Howard Marks, drug smuggler turned author of ‘Mr Nice’, dies at 70

Writer and actor Howard Marks poses in Paris on March 16, 2011, on the sidelines of the French Book Fair. — AFP pic
Writer and actor Howard Marks poses in Paris on March 16, 2011, on the sidelines of the French Book Fair. — AFP pic

LONDON, April 11 — Former drug smuggler-turned-author and performer Howard Marks has died. He was 70.

Marks, who was also known as Mr Nice, announced last year that he had been diagnosed with inoperable bowel cancer.

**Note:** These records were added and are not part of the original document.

--- src/rtl/mbist_shared.sv ---
module mbist_shared #(
  parameter int DW   = 16,
  parameter int AW_S = 5,
  parameter int AW_L = 8
) (
  input  logic              clk,
  input  logic              rst_n,
  input  logic              start,
  input  logic [4*DW-1:0]   mem_rdata,
  output logic [3:0]        mem_ce,
  output logic [3:0]        mem_we,
  output logic [AW_L-1:0]   mem_addr,
  output logic [DW-1:0]     mem_wdata,
  output logic [3:0]        mem_fail,
  output logic [3:0]        mem_done,
  output logic              done,
  output logic              pass
);
  localparam logic [AW_L-1:0] LIM_S = AW_L'((1 << AW_S) - 1);
  localparam logic [AW_L-1:0] LIM_L = AW_L'((1 << AW_L) - 1);

  logic            running, op, rd_pend, rd_exp, rd_last;
  logic [1:0]      sel, rd_sel;
  logic [2:0]      elem;
  logic [AW_L-1:0] addr, limit;
  logic            single, last_op, is_read, down, at_end, nxt_down;

  assign limit    = sel[1] ? LIM_L : LIM_S;
  assign single   = (elem == 3'd0) || (elem == 3'd5);
  assign last_op  = single || op;
  assign is_read  = (elem == 3'd5) || ((elem != 3'd0) && !op);
  assign down     = (elem == 3'd3) || (elem == 3'd4);
  assign nxt_down = (elem == 3'd2) || (elem == 3'd3);
  assign at_end   = down ? (addr == '0) : (addr == limit);

  assign mem_ce    = running ? (4'd1 << sel) : 4'd0;
  assign mem_we    = mem_ce & {4{~is_read}};
  assign mem_addr  = addr;
  assign mem_wdata = {DW{elem[0]}};
  assign done      = mem_done[3];
  assign pass      = done & ~|mem_fail;

  always_ff @(posedge clk or negedge rst_n) begin
    if (!rst_n) begin
      running  <= 1'b0;
      op       <= 1'b0;
      sel      <= '0;
      elem     <= '0;
      addr     <= '0;
      rd_pend  <= 1'b0;
      rd_exp   <= 1'b0;
      rd_sel   <= '0;
      rd_last  <= 1'b0;
      mem_fail <= '0;
      mem_done <= '0;
    end else begin
      rd_pend <= running && is_read;
      rd_exp  <= (elem == 3'd2) || (elem == 3'd4);
      rd_sel  <= sel;
      rd_last <= (elem == 3'd5) && at_end;
      if (rd_pend) begin
        if (mem_rdata[rd_sel*DW +: DW] != {DW{rd_exp}}) mem_fail[rd_sel] <= 1'b1;
        if (rd_last) mem_done[rd_sel] <= 1'b1;
      end
      if (!running) begin
        if (start && !rd_pend) begin
          running  <= 1'b1;
          sel      <= '0;
          elem     <= '0;
          op       <= 1'b0;
          addr     <= '0;
          mem_fail <= '0;
          mem_done <= '0;
        end
      end else if (!last_op) begin
        op <= 1'b1;
      end else begin
        op <= 1'b0;
        if (!at_end) begin
          addr <= down ? addr - 1'b1 : addr + 1'b1;
        end else if (elem != 3'd5) begin
          elem <= elem + 3'd1;
          addr <= nxt_down ? limit : '0;
        end else begin
          elem <= '0;
          addr <= '0;
          if (sel == 2'd3) running <= 1'b0;
          else sel <= sel + 2'd1;
        end
      end
    end
  end
endmodule
--- config.mk ---
export PLATFORM = sky130hd
export DESIGN_NAME = recip_special_front
export DESIGN_NICKNAME = d
export VERILOG_FILES = /design/src/rtl/recip_special_front.sv
export SDC_FILE = /design/constraint.sdc
export NUM_CORES = 1
export LEC_CHECK = 0
export ABC_AREA = 1
export BUFFER_PORTS_ARGS = -buffer_cell sky130_fd_sc_hd__clkbuf_2
export CORE_MARGIN = 2
export CORE_UTILIZATION = 32
export DETAILED_ROUTE_END_ITERATION = 16
export HOLD_SLACK_MARGIN = 0.06
export SLEW_MARGIN = 20
export SYNTH_ARGS = -nofsm -noshare
export SYNTH_HDL_FRONTEND = slang
export SYNTH_SLANG_ARGS = --single-unit
--- constraint.sdc ---
create_clock -name clk -period 1.75 [get_ports clk]
set_input_delay 0 -clock clk [delete_from_list [all_inputs] [get_ports clk]]
set_output_delay 0 -clock clk [all_outputs]
set_load 0.01 [all_outputs]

The Guardian was the first to break the news yesterday, and tributes have started to flood in for the man described as “truly lovely, entertaining and inspiring.”

Marks first came to the public’s attention when he published a bestselling memoir in 1996, the year after his release from a US prison, where he had been incarcerated for drug offences.

He told the Observer last year that he had “no regrets” about his life.

“I’ve come to terms with it in my own way — which for me was about learning how to cry,” he told the UK newspaper.

“It’s impossible to regret any part of my life when I feel happy and I am happy now, so I don’t have any regrets and have not had any for a very long time.”

He added that he felt privileged to have lived an “incredible” life, which allowed him to spend time with “musicians, DJs and other lovers of dope.”

According to a brief bio in The Guardian, Marks was born in 1945 near Bridgend, in Wales. He was educated at the University of Oxford before becoming a cannabis smuggler.

After being caught by US authorities in 1988, he was sentenced to 25 years’ imprisonment in the Terre Haute federal penitentiary. He was released on parole in 1995, having served seven years.

In his later life, he became a campaigner for the legalisation of cannabis, and even stood for election in four parliamentary constituencies in the 1997 UK general election on the issue.

Marks also became a pop culture figure in the UK.

He appeared on the Super Furry Animals’ 1996 song Hanging with Howard Marks, ran the record label Bothered and DJ-ed.

He also made a cameo appearance in Human Traffic and was played by his friend Rhys Ifans in the 2006 film about his life, Mr Nice.

As a performer, he also gave talks across the UK about his life as a cannabis smuggler, and ran a one-man comedy show, An Audience with Mr Nice.

Marks leaves behind his long-term partner Caroline Brown and four children.